In the data below, one line contains "flops | 1 | 0.37" and a later one contains "count at 5 (unchanged)". Print both, with every line between them, exactly and alone.
─── RECORDS SUPPLIED
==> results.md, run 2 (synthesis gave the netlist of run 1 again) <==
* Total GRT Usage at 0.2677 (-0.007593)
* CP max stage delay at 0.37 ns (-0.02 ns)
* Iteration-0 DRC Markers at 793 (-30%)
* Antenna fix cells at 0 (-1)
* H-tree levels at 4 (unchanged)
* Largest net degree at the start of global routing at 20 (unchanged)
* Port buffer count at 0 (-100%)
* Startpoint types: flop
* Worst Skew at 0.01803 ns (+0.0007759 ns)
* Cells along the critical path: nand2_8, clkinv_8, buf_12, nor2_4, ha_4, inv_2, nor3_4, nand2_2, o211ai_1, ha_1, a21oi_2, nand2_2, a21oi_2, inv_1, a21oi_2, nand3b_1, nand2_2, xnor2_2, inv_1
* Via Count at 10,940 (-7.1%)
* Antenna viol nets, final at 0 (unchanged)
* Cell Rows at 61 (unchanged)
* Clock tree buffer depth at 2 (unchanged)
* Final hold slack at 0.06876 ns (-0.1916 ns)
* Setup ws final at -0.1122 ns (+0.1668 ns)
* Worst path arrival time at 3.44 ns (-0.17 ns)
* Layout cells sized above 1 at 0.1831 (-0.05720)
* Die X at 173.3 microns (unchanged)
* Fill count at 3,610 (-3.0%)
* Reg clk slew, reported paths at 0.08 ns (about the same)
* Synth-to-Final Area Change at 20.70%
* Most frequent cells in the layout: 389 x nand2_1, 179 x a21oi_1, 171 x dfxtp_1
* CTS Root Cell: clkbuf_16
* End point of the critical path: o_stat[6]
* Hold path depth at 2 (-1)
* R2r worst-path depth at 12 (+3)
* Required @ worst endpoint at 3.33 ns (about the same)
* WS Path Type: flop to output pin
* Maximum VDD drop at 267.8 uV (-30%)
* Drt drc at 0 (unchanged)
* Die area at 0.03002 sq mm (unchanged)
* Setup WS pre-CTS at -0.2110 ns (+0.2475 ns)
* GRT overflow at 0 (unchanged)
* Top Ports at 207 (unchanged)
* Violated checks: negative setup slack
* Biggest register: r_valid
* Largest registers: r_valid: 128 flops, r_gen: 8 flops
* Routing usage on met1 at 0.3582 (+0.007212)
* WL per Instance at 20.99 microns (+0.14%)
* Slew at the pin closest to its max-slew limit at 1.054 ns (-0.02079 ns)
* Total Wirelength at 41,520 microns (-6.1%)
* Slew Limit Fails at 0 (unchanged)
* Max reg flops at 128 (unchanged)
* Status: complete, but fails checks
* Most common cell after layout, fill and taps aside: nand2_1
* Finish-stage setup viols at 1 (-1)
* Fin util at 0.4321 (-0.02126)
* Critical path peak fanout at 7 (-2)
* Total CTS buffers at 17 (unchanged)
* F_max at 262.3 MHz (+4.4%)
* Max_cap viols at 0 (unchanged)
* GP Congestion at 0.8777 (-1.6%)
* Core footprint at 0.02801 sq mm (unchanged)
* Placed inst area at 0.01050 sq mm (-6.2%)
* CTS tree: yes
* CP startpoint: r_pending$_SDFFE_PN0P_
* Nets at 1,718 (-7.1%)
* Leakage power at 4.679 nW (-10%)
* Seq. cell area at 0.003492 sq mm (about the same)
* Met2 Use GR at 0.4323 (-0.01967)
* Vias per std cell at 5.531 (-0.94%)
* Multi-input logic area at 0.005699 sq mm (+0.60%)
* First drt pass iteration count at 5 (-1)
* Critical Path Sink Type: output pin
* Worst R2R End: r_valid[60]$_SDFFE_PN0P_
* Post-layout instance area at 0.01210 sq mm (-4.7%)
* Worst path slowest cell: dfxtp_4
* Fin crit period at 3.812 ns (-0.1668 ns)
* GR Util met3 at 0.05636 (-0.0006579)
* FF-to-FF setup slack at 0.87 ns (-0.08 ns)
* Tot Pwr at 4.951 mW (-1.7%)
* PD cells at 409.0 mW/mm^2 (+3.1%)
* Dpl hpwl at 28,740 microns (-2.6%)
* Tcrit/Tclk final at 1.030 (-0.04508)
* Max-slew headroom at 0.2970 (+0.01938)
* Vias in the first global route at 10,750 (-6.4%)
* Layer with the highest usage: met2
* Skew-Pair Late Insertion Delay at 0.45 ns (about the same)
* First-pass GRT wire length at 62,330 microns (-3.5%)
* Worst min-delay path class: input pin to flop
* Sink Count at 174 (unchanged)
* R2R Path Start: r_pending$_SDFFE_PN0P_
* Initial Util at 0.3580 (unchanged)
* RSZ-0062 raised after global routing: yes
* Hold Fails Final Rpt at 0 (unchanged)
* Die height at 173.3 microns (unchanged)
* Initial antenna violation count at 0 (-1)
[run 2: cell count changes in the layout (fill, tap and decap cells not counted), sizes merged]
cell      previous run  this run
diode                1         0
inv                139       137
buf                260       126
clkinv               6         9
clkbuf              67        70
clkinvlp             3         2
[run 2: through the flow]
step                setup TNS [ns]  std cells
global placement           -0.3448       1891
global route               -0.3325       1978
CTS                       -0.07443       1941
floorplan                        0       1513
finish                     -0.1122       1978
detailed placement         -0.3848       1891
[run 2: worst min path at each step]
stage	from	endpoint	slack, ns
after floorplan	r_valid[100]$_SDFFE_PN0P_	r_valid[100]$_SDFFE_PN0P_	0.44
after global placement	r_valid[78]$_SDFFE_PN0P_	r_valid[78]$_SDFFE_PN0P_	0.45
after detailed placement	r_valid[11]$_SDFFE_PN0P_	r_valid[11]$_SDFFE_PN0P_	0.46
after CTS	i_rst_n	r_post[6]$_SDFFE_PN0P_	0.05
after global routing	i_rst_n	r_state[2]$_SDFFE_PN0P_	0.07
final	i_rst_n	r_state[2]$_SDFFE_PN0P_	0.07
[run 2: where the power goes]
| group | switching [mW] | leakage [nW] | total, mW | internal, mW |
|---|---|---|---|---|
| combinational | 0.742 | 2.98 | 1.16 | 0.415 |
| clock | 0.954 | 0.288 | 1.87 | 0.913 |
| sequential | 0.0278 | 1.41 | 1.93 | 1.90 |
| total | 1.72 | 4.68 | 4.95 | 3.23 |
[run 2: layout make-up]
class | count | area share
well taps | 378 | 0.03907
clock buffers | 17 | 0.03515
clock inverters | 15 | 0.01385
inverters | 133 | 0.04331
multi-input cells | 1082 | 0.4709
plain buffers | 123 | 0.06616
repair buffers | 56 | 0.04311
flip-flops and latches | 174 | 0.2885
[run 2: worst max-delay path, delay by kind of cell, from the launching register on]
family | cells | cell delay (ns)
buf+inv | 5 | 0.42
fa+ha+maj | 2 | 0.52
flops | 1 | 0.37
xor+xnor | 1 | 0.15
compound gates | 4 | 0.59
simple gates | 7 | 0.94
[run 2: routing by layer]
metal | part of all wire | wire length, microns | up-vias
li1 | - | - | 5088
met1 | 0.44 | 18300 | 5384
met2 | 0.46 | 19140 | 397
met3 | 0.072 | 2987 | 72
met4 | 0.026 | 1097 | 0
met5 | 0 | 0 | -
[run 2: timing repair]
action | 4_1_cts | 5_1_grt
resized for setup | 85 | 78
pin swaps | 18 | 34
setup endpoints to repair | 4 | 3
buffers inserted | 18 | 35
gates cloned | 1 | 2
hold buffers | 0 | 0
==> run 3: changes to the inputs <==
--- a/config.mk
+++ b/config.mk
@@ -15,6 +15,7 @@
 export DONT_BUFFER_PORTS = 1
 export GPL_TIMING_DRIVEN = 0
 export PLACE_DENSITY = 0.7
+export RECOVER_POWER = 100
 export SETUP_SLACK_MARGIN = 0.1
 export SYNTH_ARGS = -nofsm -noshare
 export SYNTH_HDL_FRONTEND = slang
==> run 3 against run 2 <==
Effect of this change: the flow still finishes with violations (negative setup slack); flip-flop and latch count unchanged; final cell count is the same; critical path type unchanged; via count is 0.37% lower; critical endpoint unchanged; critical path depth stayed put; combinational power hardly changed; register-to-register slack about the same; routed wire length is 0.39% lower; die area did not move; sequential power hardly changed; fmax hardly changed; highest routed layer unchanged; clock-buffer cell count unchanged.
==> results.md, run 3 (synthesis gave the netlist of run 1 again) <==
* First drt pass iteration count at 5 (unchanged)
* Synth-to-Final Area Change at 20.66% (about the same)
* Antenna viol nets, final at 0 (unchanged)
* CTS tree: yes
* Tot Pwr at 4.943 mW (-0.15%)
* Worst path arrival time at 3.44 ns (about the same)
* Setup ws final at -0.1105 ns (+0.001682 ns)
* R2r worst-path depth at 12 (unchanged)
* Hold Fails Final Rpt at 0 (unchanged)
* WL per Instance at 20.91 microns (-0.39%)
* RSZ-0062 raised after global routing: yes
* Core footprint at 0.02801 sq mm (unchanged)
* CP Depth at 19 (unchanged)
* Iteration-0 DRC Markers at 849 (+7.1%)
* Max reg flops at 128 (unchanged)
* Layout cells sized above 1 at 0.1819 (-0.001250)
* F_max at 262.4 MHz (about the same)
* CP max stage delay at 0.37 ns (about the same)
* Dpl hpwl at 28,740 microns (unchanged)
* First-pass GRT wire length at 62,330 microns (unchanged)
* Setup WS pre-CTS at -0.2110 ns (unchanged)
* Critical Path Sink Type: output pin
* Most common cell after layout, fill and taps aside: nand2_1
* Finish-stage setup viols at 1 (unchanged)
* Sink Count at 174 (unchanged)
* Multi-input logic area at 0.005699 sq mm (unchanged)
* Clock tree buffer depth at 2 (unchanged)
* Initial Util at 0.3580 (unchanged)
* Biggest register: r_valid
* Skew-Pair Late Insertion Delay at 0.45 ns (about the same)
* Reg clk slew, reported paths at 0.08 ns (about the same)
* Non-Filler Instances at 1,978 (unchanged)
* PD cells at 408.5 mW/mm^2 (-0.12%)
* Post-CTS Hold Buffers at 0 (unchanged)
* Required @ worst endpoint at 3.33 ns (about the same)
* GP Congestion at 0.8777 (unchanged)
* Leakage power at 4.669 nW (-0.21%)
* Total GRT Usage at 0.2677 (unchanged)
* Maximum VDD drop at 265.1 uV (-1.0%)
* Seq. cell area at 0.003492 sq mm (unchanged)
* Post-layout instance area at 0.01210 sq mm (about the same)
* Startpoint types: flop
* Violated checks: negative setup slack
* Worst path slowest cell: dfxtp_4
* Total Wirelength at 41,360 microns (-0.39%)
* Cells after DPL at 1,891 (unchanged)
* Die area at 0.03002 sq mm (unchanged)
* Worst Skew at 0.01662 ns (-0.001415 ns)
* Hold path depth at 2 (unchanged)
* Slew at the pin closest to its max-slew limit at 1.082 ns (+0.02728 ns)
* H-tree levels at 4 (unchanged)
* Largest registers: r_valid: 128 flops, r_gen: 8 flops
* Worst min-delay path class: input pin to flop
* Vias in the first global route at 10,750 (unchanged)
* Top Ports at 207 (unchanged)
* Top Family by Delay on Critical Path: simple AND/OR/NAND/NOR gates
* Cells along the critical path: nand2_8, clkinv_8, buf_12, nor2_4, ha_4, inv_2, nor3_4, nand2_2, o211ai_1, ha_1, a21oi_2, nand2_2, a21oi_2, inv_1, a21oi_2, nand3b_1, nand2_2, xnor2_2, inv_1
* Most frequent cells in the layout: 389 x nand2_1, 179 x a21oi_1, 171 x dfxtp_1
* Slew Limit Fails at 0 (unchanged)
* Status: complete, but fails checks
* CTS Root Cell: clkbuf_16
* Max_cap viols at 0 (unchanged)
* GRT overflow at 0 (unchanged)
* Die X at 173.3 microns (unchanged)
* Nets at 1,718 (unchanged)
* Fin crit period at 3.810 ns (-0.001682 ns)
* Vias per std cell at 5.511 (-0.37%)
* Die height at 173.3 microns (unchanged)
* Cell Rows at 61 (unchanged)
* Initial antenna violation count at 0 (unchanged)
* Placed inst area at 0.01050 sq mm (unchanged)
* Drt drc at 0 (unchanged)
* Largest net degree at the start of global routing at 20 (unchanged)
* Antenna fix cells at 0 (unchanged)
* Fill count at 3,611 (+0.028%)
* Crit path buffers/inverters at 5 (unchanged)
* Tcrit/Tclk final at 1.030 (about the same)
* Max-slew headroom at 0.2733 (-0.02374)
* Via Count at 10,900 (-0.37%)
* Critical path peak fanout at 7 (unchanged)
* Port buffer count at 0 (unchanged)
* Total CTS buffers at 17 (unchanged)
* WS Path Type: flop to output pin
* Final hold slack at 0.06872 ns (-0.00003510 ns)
──────
─── RECORDS SUPPLIED
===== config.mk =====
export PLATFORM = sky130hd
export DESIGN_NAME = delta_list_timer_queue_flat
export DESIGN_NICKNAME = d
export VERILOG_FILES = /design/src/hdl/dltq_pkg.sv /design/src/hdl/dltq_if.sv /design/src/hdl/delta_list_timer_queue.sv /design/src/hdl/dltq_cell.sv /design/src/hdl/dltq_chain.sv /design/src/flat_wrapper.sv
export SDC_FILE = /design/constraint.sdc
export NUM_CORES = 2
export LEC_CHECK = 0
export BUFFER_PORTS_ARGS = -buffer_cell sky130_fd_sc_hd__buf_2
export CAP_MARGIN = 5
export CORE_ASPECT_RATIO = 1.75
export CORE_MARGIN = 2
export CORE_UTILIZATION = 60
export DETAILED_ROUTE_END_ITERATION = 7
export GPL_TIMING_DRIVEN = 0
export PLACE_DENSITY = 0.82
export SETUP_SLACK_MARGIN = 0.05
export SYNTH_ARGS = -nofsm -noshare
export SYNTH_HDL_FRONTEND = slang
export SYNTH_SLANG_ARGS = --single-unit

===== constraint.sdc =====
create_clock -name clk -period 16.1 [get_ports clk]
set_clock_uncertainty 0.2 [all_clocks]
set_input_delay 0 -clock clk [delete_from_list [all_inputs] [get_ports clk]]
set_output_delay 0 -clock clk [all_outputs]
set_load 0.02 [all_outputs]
──────
● PROBLEM SOLUTION
flops | 1 | 0.37
xor+xnor | 1 | 0.15
compound gates | 4 | 0.59
simple gates | 7 | 0.94
[run 2: routing by layer]
metal | part of all wire | wire length, microns | up-vias
li1 | - | - | 5088
met1 | 0.44 | 18300 | 5384
met2 | 0.46 | 19140 | 397
met3 | 0.072 | 2987 | 72
met4 | 0.026 | 1097 | 0
met5 | 0 | 0 | -
[run 2: timing repair]
action | 4_1_cts | 5_1_grt
resized for setup | 85 | 78
pin swaps | 18 | 34
setup endpoints to repair | 4 | 3
buffers inserted | 18 | 35
gates cloned | 1 | 2
hold buffers | 0 | 0
==> run 3: changes to the inputs <==
--- a/config.mk
+++ b/config.mk
@@ -15,6 +15,7 @@
 export DONT_BUFFER_PORTS = 1
 export GPL_TIMING_DRIVEN = 0
 export PLACE_DENSITY = 0.7
+export RECOVER_POWER = 100
 export SETUP_SLACK_MARGIN = 0.1
 export SYNTH_ARGS = -nofsm -noshare
 export SYNTH_HDL_FRONTEND = slang
==> run 3 against run 2 <==
Effect of this change: the flow still finishes with violations (negative setup slack); flip-flop and latch count unchanged; final cell count is the same; critical path type unchanged; via count is 0.37% lower; critical endpoint unchanged; critical path depth stayed put; combinational power hardly changed; register-to-register slack about the same; routed wire length is 0.39% lower; die area did not move; sequential power hardly changed; fmax hardly changed; highest routed layer unchanged; clock-buffer cell count unchanged.
==> results.md, run 3 (synthesis gave the netlist of run 1 again) <==
* First drt pass iteration count at 5 (unchanged)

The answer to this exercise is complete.